EXERCISE BRIEF: Look through the records below for the line with "localparam logic [ACCEL_W-1:0] ACCEL_MIN". Return that line and each one after it up to and including the line with "localparam int CAP_ODD", exactly.

[Stored records]
──────────
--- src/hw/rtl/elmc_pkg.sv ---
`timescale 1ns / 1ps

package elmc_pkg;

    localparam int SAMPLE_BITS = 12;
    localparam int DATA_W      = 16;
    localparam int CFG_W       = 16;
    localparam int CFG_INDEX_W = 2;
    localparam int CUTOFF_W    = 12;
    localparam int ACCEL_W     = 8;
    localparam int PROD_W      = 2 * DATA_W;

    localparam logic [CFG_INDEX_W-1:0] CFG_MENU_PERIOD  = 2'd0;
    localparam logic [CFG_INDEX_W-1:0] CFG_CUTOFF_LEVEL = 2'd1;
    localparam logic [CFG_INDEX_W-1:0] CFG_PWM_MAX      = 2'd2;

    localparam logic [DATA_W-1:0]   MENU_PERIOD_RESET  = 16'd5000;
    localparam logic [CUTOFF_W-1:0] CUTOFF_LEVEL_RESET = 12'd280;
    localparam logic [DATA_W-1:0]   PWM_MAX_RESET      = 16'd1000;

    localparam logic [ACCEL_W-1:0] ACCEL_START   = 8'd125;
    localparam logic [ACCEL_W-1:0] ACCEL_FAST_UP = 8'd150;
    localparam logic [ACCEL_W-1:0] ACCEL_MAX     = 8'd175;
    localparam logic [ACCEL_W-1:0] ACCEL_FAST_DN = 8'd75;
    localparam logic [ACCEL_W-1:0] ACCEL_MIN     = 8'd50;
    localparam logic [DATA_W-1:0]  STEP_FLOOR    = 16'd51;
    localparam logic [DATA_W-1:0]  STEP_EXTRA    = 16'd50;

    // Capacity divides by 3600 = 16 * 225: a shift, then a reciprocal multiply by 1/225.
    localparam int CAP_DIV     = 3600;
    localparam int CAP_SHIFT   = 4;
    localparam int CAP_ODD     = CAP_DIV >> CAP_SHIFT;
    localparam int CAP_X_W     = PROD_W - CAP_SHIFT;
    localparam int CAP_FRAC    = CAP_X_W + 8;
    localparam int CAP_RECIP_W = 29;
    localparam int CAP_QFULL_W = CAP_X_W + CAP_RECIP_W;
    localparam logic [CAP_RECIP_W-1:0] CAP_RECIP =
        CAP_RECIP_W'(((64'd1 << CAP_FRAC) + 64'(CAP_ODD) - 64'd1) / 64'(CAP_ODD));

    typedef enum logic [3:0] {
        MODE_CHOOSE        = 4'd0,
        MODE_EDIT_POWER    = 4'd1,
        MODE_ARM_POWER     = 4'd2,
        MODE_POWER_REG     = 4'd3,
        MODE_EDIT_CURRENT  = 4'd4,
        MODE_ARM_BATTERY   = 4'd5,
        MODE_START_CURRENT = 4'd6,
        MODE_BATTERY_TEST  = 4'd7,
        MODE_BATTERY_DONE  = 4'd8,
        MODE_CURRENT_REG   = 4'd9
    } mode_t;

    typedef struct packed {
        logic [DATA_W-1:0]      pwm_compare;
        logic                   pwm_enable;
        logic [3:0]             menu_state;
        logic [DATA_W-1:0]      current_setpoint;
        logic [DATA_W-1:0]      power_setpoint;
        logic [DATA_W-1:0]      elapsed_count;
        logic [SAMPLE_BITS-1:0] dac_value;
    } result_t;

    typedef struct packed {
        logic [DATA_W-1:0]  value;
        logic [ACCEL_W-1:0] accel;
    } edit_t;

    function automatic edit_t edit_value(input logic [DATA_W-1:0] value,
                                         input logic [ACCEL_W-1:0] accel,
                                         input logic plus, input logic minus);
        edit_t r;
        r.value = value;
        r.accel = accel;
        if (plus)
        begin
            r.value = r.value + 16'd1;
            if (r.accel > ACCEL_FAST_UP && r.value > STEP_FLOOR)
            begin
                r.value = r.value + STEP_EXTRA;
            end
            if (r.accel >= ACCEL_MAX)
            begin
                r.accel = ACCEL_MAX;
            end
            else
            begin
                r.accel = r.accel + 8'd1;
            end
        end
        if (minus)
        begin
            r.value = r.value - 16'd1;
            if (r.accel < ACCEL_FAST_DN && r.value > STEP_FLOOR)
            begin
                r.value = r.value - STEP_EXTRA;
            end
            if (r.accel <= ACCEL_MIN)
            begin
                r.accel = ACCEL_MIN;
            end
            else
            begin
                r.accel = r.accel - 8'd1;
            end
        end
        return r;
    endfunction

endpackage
──────────
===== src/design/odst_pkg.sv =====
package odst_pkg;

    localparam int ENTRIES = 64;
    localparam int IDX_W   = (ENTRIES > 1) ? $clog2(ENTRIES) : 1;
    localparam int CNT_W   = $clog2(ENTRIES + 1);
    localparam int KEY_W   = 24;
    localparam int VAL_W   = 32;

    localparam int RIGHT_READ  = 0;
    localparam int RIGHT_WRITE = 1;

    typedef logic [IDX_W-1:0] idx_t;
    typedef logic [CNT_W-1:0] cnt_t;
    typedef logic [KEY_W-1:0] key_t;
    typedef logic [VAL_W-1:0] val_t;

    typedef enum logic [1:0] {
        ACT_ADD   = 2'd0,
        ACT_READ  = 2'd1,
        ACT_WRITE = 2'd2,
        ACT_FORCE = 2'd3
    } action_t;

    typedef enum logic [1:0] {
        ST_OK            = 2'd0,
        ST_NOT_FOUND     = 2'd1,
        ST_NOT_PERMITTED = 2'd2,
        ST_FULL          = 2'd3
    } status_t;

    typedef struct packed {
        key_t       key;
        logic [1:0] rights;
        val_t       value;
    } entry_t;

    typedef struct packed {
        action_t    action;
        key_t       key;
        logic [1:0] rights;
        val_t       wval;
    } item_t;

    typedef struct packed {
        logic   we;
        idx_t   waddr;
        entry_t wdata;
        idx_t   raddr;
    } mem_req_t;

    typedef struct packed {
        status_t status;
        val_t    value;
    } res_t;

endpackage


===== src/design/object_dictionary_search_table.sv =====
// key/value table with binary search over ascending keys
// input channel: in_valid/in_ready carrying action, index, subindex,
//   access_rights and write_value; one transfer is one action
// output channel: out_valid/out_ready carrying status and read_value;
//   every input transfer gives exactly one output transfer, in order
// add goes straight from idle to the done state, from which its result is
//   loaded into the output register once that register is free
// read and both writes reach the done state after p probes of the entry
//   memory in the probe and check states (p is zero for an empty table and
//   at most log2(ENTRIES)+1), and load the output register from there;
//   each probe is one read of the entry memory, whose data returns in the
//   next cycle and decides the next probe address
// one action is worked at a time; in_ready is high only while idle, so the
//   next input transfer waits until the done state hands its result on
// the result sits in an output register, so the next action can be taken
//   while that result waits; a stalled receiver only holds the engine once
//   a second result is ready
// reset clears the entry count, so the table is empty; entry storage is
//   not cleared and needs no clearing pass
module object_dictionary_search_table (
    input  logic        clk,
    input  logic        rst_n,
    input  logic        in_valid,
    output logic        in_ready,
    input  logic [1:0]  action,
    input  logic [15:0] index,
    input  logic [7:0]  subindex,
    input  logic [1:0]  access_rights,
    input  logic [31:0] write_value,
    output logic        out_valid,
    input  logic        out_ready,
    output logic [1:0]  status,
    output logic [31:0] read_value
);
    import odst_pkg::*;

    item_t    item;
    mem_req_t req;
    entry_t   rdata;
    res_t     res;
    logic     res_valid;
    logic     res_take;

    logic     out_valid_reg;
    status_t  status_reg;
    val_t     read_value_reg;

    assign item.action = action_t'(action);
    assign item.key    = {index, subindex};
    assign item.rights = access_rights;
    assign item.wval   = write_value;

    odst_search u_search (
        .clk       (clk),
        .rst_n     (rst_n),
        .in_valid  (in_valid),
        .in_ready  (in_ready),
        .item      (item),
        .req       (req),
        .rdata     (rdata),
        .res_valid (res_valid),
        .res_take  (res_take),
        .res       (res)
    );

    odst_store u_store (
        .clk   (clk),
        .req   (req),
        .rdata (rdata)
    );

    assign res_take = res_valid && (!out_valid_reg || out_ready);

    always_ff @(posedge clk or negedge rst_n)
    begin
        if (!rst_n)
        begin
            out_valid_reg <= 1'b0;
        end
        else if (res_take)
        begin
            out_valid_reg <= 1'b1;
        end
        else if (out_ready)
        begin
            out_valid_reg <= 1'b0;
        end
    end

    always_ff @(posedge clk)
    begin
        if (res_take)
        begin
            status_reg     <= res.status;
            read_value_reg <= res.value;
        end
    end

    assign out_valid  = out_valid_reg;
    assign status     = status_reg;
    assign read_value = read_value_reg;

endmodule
──────────
FINISHED EXERCISE:
    localparam logic [ACCEL_W-1:0] ACCEL_MIN     = 8'd50;
    localparam logic [DATA_W-1:0]  STEP_FLOOR    = 16'd51;
    localparam logic [DATA_W-1:0]  STEP_EXTRA    = 16'd50;

    // Capacity divides by 3600 = 16 * 225: a shift, then a reciprocal multiply by 1/225.
    localparam int CAP_DIV     = 3600;
    localparam int CAP_SHIFT   = 4;
    localparam int CAP_ODD     = CAP_DIV >> CAP_SHIFT;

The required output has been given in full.